Abren con el sonido progresivo de «Adiós en Pompeya» de Discutible: una densa obra psicodélica, con guitarras distorsionadas. Las voces suenan en falsete como el tono épico del rock de los setenta. Hay un poder valvular en el sonido del grupo que hace ver a Dárgelos como un príncipe rockero con su capa negra. «Gracias hermanas y hermanos por compartir esta era discutible con nosotros», dice en plan de pastor evangélico el cantante. Luego largan con «Trans-algo»: un himno con leimotiv ricotero en el riff de las guitarras, que termina siendo una oda beatle de la diversidad.
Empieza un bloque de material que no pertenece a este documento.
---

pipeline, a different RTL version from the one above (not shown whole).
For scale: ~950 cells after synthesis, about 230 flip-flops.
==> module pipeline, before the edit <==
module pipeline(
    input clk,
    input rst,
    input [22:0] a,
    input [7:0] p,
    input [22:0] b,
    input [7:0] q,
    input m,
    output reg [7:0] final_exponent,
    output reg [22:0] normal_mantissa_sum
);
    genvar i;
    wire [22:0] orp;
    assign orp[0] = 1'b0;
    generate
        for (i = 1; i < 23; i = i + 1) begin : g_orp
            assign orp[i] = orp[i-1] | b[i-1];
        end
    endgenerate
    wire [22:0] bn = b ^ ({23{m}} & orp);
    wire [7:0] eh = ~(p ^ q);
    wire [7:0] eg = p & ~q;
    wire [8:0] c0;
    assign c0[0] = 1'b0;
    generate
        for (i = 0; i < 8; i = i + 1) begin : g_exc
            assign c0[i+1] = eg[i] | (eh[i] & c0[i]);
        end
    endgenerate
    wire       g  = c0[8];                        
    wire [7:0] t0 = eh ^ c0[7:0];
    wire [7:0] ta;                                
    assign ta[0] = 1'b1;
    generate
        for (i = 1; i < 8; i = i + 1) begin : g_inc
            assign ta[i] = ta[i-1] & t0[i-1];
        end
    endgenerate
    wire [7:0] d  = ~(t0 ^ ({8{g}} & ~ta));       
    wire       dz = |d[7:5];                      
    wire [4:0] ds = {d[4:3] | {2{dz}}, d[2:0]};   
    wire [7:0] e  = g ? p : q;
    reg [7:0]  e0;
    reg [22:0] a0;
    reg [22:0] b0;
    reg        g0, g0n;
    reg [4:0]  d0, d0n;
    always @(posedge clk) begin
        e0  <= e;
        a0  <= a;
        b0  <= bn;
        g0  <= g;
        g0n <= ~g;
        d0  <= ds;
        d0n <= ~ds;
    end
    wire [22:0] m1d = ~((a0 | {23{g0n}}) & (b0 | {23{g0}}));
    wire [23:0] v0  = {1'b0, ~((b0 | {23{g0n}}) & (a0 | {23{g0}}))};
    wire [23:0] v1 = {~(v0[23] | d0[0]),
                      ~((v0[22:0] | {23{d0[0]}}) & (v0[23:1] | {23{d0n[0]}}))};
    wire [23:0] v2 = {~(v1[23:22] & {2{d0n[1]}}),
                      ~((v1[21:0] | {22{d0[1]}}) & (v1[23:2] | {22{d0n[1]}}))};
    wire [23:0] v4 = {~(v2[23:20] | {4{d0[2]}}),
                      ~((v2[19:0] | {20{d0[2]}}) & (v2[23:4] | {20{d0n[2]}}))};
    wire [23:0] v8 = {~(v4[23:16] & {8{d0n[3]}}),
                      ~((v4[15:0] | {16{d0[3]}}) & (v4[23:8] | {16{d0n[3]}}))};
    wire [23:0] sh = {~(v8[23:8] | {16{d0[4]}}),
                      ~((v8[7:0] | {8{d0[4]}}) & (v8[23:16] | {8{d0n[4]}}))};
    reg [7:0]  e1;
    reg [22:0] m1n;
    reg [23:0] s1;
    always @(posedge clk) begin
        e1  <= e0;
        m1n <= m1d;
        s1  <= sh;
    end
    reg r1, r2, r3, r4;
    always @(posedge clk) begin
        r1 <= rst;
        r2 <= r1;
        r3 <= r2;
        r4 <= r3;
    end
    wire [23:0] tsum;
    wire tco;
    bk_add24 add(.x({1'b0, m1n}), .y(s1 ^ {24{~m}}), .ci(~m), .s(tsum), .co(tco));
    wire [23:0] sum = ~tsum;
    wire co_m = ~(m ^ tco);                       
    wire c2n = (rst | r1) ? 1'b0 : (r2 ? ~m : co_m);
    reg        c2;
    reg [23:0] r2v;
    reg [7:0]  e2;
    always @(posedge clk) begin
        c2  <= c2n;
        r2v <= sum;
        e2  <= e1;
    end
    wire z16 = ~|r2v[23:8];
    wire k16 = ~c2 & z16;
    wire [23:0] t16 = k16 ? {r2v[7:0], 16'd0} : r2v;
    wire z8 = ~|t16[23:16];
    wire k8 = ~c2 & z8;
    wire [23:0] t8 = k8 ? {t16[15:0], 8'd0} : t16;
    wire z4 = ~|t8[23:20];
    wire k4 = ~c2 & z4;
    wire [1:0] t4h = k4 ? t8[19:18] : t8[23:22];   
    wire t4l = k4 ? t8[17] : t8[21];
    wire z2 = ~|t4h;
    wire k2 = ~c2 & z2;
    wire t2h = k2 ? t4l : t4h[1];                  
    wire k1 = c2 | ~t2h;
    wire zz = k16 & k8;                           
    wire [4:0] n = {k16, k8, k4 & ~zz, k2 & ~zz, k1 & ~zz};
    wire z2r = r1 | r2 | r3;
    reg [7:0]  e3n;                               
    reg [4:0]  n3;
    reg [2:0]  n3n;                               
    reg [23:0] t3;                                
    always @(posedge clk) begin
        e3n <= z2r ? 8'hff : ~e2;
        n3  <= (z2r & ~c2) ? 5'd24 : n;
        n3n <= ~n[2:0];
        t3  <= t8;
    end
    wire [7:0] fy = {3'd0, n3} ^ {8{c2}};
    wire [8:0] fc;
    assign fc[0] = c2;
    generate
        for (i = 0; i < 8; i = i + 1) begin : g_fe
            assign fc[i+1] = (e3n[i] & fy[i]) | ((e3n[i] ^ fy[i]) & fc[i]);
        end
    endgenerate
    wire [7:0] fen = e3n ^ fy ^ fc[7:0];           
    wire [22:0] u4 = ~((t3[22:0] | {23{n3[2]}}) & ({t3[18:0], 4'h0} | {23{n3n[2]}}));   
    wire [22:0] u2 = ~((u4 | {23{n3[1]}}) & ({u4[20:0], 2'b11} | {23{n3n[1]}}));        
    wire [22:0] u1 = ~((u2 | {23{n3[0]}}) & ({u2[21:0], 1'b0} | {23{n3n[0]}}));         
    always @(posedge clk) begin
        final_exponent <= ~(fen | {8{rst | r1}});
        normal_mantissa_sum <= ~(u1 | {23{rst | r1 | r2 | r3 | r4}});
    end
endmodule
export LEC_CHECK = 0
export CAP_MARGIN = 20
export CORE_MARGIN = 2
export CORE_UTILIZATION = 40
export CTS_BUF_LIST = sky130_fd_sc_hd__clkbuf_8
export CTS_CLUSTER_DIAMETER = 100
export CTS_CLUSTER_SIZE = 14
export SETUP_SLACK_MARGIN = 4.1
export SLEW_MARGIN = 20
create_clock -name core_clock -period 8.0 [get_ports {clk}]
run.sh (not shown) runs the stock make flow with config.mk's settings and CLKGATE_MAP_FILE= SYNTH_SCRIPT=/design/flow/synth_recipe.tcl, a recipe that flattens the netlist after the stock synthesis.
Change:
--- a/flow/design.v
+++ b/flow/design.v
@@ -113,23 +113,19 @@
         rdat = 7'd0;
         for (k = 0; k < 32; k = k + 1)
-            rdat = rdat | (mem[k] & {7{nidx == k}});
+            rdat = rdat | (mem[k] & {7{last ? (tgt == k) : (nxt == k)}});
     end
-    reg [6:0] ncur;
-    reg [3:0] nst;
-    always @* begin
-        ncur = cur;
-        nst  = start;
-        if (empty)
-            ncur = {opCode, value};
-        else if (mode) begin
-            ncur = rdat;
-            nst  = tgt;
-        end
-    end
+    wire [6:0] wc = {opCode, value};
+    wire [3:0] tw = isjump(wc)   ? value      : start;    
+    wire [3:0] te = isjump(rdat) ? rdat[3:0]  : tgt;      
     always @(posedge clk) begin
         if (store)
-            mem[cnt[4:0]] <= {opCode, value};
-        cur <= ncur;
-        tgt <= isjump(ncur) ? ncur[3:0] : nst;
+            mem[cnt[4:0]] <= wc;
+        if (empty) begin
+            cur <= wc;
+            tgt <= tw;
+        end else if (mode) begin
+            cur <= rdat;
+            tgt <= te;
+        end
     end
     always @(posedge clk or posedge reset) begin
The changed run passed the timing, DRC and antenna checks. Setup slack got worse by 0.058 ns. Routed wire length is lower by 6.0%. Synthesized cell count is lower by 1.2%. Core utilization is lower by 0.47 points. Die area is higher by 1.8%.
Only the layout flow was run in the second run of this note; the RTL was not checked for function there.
El recorrido por discos como Discutible, Jessico, Miami, Romantisísmico, les permite hacer un salto en el bucle del tiempo para apropiarse, en el presente, de una canción del pasado como «Sobre la hierba» de 1992. Va dedicada a los seguidores de la primera hora. Si en el primer acto la puesta de luces comandaba las escenas, en el segundo unas telas oscuras de formas cónicas le dan un aire mas dramático y teatral a las situaciones musicales. El escenario mutante, como lo habían bautizado, en realidad parece despojado, con una gran pantalla horizontal de fondo, que pone de relieve a la banda. En canciones como «Desfachatados» y «Pendejos», los Babasónicos suenan con la despreocupación de una banda indie y garagera y se muestran realmente frescos y vitales.
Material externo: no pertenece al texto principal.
What follows belongs to an exercise in optimizing a design on an open flow for small area; a production flow would make more cautious choices. Function was checked by simulation only, so behaviour that the tests miss may differ from the original. Power is estimated from default activity; no workload was simulated.

==> flow/design.v <==
module atm_code(input clk, input rst, input BTN3, BTN2, BTN1, input [3:0] SW,
                output reg [7:0] LED, output reg [6:0] digit4, digit3, digit2, digit1);
  localparam [3:0] IDLE = 4'd0;
  localparam [3:0] PE3 = 4'd1;
  localparam [3:0] PE2 = 4'd2;
  localparam [3:0] PE1 = 4'd3;
  localparam [3:0] LOCK = 4'd4;
  localparam [3:0] MENU = 4'd5;
  localparam [3:0] MONEY = 4'd6;
  localparam [3:0] WARN = 4'd7;
  localparam [3:0] PC3 = 4'd8;
  localparam [3:0] PC2 = 4'd9;
  localparam [3:0] PC1 = 4'd10;
  localparam [3:0] NEW = 4'd11;
  localparam [3:0] RSTC = 4'd12;
  reg [3:0] st, disp;
  reg [3:0] pin;
  reg [15:0] bal_d;   
  reg [4:0] pend;     
  reg [6:0] cnt;      
  reg [3:0] st_n;
  reg [4:0] pend_n;
  wire [15:0] addb = {{12{pend[4]}}, pend[3:0]};
  wire [16:0] c;
  assign c[0] = pend[4];
  genvar i;
  generate for (i = 0; i < 16; i = i + 1) begin : rca
    assign c[i+1] = (bal_d[i] & addb[i]) | (c[i] & (bal_d[i] ^ addb[i]));
  end endgenerate
  wire [15:0] bal = bal_d ^ addb ^ c[15:0];
  wire hi_nz = |bal[15:4];
  wire [4:0] g1, g0;
  assign g1[0] = 1'b1; assign g0[0] = 1'b0;
  generate for (i = 0; i < 4; i = i + 1) begin : cmp
    assign g1[i+1] = (bal[i] & ~SW[i]) | (g1[i] & (bal[i] | ~SW[i]));
    assign g0[i+1] = (bal[i] & ~SW[i]) | (g0[i] & (bal[i] | ~SW[i]));
  end endgenerate
  wire gt = hi_nz | g0[4];
  wire ge = hi_nz | g1[4];
  wire ok = (pin == SW);
  wire t100 = (cnt == 7'd22);
  wire t50 = (cnt == 7'd86);
  wire run = (st == LOCK) ? !t100 : (st == WARN) ? !t50 : 1'b0;
  wire [6:0] cnt_step = {cnt[5:0], ~(cnt[6] ^ cnt[5])};
  always @(*) begin
    pend_n = 5'd0;
    if (st == MONEY) begin
      if (BTN3) pend_n = {1'b0, SW};
      else if (BTN2 && ge) pend_n = {1'b1, ~SW};
    end
  end
  always @(*) begin
    st_n = st;
    case (st)
      IDLE: if (BTN3) st_n = PE3;
      PE3: if (BTN3) st_n = ok ? MENU : PE2; else if (BTN1) st_n = IDLE;
      PE2: if (BTN1) st_n = IDLE; else if (BTN3) st_n = ok ? MENU : PE1;
      PE1: if (BTN1) st_n = IDLE; else if (BTN3) st_n = ok ? MENU : LOCK;
      LOCK: if (t100) st_n = IDLE;
      MENU: if (BTN1) st_n = IDLE; else if (BTN3) st_n = MONEY; else if (BTN2) st_n = PC3;
      MONEY: if (BTN1) st_n = MENU; else if (BTN2 && !gt) st_n = WARN;
      WARN: if (t50) st_n = MONEY;
      PC3: if (BTN1) st_n = MENU; else if (BTN3) st_n = ok ? NEW : PC2;
      PC2: if (BTN1) st_n = MENU; else if (BTN3) st_n = ok ? NEW : PC1;
      PC1: if (BTN1) st_n = MENU; else if (BTN3) st_n = ok ? NEW : LOCK;
      NEW: if (BTN3) st_n = MENU;
      default: st_n = 4'bxxxx;
    endcase
  end
  always @(posedge clk or posedge rst) begin
    if (rst) begin
      st <= IDLE; disp <= RSTC; pin <= 4'd0; bal_d <= 16'd0; pend <= 5'd0;
    end else begin
      st <= st_n; disp <= st; bal_d <= bal; pend <= pend_n;
      if (st == NEW && BTN3) pin <= SW;
    end
  end
  always @(posedge clk) cnt <= run ? cnt_step : 7'd0;
  function [6:0] hex7(input [3:0] v);
    case (v)
      4'd0: hex7 = 7'b0000001;
      4'd1: hex7 = 7'b1001111;
      4'd2: hex7 = 7'b0010010;
      4'd3: hex7 = 7'b0000110;
      4'd4: hex7 = 7'b1001100;
      4'd5: hex7 = 7'b0100100;
      4'd6: hex7 = 7'b0100000;
      4'd7: hex7 = 7'b0001101;
      4'd8: hex7 = 7'b0000000;
      4'd9: hex7 = 7'b0000100;
      4'd10: hex7 = 7'b0001000;
      4'd11: hex7 = 7'b1100000;
      4'd12: hex7 = 7'b0110001;
      4'd13: hex7 = 7'b1000010;
      4'd14: hex7 = 7'b0110000;
      4'd15: hex7 = 7'b0111000;
    endcase
  endfunction
  always @(*) begin
    case (disp)
      IDLE: begin LED = 8'b00000001; digit4 = 7'b0110001; digit3 = 7'b0001000; digit2 = 7'b1111010; digit1 = 7'b1000010; end
      PE3: begin LED = 8'b10000000; digit4 = 7'b0011000; digit3 = 7'b0110000; digit2 = 7'b1111110; digit1 = 7'b0000110; end
      PE2: begin LED = 8'b11000000; digit4 = 7'b0011000; digit3 = 7'b0110000; digit2 = 7'b1111110; digit1 = 7'b0010010; end
      PE1: begin LED = 8'b11100000; digit4 = 7'b0011000; digit3 = 7'b0110000; digit2 = 7'b1111110; digit1 = 7'b1001111; end
      LOCK: begin LED = 8'b11111111; digit4 = 7'b0111000; digit3 = 7'b0001000; digit2 = 7'b1111001; digit1 = 7'b1110001; end
      MENU: begin LED = 8'b00010000; digit4 = 7'b0000001; digit3 = 7'b0011000; digit2 = 7'b0110000; digit1 = 7'b1101010; end
      MONEY: begin LED = 8'b00001000; digit4 = hex7(bal_d[15:12]); digit3 = hex7(bal_d[11:8]); digit2 = hex7(bal_d[7:4]); digit1 = hex7(bal_d[3:0]); end
      WARN: begin LED = 8'b11111111; digit4 = 7'b1111110; digit3 = 7'b1101010; digit2 = 7'b0001000; digit1 = 7'b1111110; end
      PC3: begin LED = 8'b00000100; digit4 = 7'b0011000; digit3 = 7'b0110001; digit2 = 7'b1111110; digit1 = 7'b0000110; end
      PC2: begin LED = 8'b00000110; digit4 = 7'b0011000; digit3 = 7'b0110001; digit2 = 7'b1111110; digit1 = 7'b0010010; end
      PC1: begin LED = 8'b00000111; digit4 = 7'b0011000; digit3 = 7'b0110001; digit2 = 7'b1111110; digit1 = 7'b1001111; end
      NEW: begin LED = 8'b00000010; digit4 = 7'b0011000; digit3 = 7'b0001000; digit2 = 7'b0100100; digit1 = 7'b0100100; end
      RSTC: begin LED = 8'b10101010; digit4 = 7'bx; digit3 = 7'bx; digit2 = 7'bx; digit1 = 7'bx; end
      default: begin LED = 8'bx; digit4 = 7'bx; digit3 = 7'bx; digit2 = 7'bx; digit1 = 7'bx; end
    endcase
  end
endmodule
export LEC_CHECK = 0
export CAP_MARGIN = 20
export CORE_MARGIN = 2
export CORE_UTILIZATION = 40
export SLEW_MARGIN = 20
create_clock -name core_clock -period 5.0 [get_ports {clk}]
run.sh (not shown) runs the stock make flow with config.mk's settings and CLKGATE_MAP_FILE= SYNTH_SCRIPT=/design/flow/synth_recipe.tcl, a recipe that flattens the netlist after the stock synthesis.
The baseline completed, yet does not pass: setup timing.
Then changed:
--- a/flow/design.v
+++ b/flow/design.v
@@ -19,17 +19,25 @@
   reg [4:0] pend;     
   reg [6:0] cnt;      
   reg [3:0] st_n;
   reg [4:0] pend_n;
-  wire [15:0] addb = {{12{pend[4]}}, pend[3:0]};
-  wire [16:0] c;
-  assign c[0] = pend[4];
+  wire s = pend[4];
+  wire [4:0] c;
+  assign c[0] = s;
   genvar i;
-  generate for (i = 0; i < 16; i = i + 1) begin : rca
-    assign c[i+1] = (bal_d[i] & addb[i]) | (c[i] & (bal_d[i] ^ addb[i]));
+  generate for (i = 0; i < 4; i = i + 1) begin : rca
+    assign c[i+1] = (bal_d[i] & pend[i]) | (c[i] & (bal_d[i] ^ pend[i]));
   end endgenerate
-  wire [15:0] bal = bal_d ^ addb ^ c[15:0];
-  wire hi_nz = |bal[15:4];
+  wire [15:0] bal;
+  assign bal[3:0] = bal_d[3:0] ^ pend[3:0] ^ c[3:0];
+  wire [16:4] k;
+  assign k[4] = c[4] ^ s;
+  generate for (i = 4; i < 16; i = i + 1) begin : incdec
+    assign k[i+1] = k[i] & (bal_d[i] ^ s);
+  end endgenerate
+  assign bal[15:4] = bal_d[15:4] ^ k[15:4];
+  wire inc = c[4] & ~s, dec = s & ~c[4];
+  wire hi_nz = ~((bal_d[15:4] == 12'd0 & ~inc & ~dec) | (bal_d[15:4] == 12'hfff & inc) | (bal_d[15:4] == 12'd1 & dec));
   wire [4:0] g1, g0;
   assign g1[0] = 1'b1; assign g0[0] = 1'b0;
   generate for (i = 0; i < 4; i = i + 1) begin : cmp
     assign g1[i+1] = (bal[i] & ~SW[i]) | (g1[i] & (bal[i] | ~SW[i]));
What happened: The new run completed with no timing, DRC or antenna violations. Fmax grows by 71%. Sequential share of layout area climbs by 0.77 points. Core utilization drops by 1.8 points. Sequential power is lower by 17%. Area after synthesis decreases by 0.37%. Setup slack gets better by 2.7 ns. Routed wire length grows by 9.5%. Hold slack improved by 0.0071 ns. Total power is lower by 22%.

==> afterwards: timing with drivers on the ports <==
Ports are ideal in the flow. The routed layouts listed here were re-timed in OpenROAD. Step 1 (the two cells are an assumption about what drives the block):
set clk [get_ports {clk}]
set_driving_cell -lib_cell sky130_fd_sc_hd__clkbuf_16 $clk
set_driving_cell -lib_cell sky130_fd_sc_hd__buf_2 [delete_from_list [all_inputs] $clk]
Step 2 also shifts input and output timing later by t, the mid clock arrival at the registers, as if the neighbouring blocks saw the same clock. Three values: ideal, step 1, step 2; two values: the first two.
| run | t, ns | slack for setup (ns) | worst setup path after step 2 | cell pins on the clock port's net |
|---|---|---|---|---|
| the first run | 0.312 | -1.526 / -1.526 / -1.526 | register to register | 1 |
| the second run | 0.310 | 1.179 / 1.151 / 1.304 | register to register | 1 |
Fuente: Chule Valerga/Infobae

TERCER ACTO

La caprichosa «Teóricos», que abre la última parte del show, parece una pieza menor con respecto a «La Pregunta», la gran canción de su último disco y de la noche. Los arreglos vocales. La manera de encontrarle el pulso a esta época resuena en esos miles de seguidores arengados por la canción. Lo que sigue es un recorrido por temas infalibles de su repertorio: «Y qué», «Putita» y «Los burócratas del amor», donde Dárgelos se pregunta: «¿Cuánto vale ese rato?». Los que están en el campo Fan habían pagado dos mil pesos aunque el momento parece impagable para ellos cuando hace «Risa» de Infame. «Hoy la alegría llegó, sé que no durará para siempre», insiste Dárgelos. El momento es lo único que importa. La dupla de canciones de «Carismático» y «Yegua», suenan como himnos catárticos de incorrección bailable y esos giros que los hicieron tan populares.

BIS

«Quiero que lo den todo», le dice Dárgelos a esa masa de gente, que contempla a la banda en plenitud. La arenga es festivalera. El grupo termina arriba con el sonido rockero de «Cuello rojo» y «El maestro». Atrás y en la previa habían quedado las excusas del concepto para hacer uno de sus shows más grandes este año, en una temporada para la música con más cuestionamientos que respuestas. Para sus seguidores quizás haya sido otro momento vivido junto a su banda favorita. Para los Babasónicos, este concierto fue otra jugada de avanzada, como su último disco y la canción «La pregunta». El concierto fue un buen termómetro de su presente. Siguen sonando provocadores. Siguen siendo la gran bestia pop. El futuro es una incógnita y hoy no importa.